(Work to complete):
Only one stretch of the data below should be repeated: the lines from the line containing "- a change of CORE_ASPECT_RATIO" through the line containing "- a deleted PLACE_DENSITY_LB_ADDON", inclusive, exactly as they are.

<<<<

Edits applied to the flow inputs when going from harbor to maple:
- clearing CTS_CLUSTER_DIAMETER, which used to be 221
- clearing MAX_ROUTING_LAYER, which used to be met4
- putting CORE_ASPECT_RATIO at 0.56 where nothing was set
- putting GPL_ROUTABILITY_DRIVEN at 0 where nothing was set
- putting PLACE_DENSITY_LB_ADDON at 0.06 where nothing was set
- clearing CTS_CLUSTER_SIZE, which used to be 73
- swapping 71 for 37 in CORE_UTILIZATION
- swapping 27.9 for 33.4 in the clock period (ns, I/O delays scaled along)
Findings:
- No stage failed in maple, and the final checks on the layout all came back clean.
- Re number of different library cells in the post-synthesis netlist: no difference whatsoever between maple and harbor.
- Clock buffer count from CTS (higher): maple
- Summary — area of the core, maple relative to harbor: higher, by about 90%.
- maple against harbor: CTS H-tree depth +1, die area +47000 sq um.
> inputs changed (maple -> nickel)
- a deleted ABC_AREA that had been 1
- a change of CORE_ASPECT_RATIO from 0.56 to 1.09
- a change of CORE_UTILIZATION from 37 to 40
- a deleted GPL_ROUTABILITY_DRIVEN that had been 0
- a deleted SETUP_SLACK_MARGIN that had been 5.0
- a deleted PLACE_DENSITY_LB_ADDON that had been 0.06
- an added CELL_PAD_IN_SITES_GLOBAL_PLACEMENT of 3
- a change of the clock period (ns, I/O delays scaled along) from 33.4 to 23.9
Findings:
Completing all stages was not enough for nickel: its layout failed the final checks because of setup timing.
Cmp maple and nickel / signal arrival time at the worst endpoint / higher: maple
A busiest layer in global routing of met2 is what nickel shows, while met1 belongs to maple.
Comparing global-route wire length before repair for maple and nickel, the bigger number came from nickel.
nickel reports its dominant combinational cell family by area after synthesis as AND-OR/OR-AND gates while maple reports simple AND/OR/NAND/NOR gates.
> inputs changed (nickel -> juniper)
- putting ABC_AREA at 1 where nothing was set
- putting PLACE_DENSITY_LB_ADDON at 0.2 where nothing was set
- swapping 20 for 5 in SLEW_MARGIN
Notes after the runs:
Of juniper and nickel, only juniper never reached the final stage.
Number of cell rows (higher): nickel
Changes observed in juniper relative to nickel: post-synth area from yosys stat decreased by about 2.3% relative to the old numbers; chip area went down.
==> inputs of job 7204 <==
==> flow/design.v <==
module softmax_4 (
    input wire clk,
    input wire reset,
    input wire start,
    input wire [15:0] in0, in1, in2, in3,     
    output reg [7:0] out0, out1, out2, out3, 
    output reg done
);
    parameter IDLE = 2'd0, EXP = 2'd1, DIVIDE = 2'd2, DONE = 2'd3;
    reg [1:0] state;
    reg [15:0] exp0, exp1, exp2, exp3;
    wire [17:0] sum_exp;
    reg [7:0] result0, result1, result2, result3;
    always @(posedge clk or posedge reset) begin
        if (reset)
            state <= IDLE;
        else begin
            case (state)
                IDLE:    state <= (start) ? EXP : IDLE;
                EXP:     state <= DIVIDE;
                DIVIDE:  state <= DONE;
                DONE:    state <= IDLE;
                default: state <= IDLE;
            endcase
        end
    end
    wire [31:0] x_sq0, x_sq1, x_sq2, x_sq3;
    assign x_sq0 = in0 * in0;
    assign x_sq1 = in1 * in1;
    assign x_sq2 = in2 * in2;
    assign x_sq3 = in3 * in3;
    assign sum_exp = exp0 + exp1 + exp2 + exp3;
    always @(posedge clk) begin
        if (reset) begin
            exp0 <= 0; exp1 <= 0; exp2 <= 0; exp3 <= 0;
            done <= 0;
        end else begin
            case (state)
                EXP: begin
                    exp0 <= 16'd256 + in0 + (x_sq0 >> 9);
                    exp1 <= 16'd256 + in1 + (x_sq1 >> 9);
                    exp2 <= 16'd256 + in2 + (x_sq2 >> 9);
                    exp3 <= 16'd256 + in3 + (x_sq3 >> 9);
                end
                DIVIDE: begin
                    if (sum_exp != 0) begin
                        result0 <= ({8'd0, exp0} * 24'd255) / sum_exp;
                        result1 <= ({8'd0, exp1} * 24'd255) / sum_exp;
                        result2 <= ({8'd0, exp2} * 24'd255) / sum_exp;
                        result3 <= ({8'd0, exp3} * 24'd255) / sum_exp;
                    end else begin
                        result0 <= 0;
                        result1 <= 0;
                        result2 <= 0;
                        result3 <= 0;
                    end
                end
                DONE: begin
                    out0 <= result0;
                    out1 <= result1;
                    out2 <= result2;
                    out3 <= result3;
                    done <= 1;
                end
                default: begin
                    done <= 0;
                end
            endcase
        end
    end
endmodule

>>>>

(Solution to this task):
- a change of CORE_ASPECT_RATIO from 0.56 to 1.09
- a change of CORE_UTILIZATION from 37 to 40
- a deleted GPL_ROUTABILITY_DRIVEN that had been 0
- a deleted SETUP_SLACK_MARGIN that had been 5.0
- a deleted PLACE_DENSITY_LB_ADDON that had been 0.06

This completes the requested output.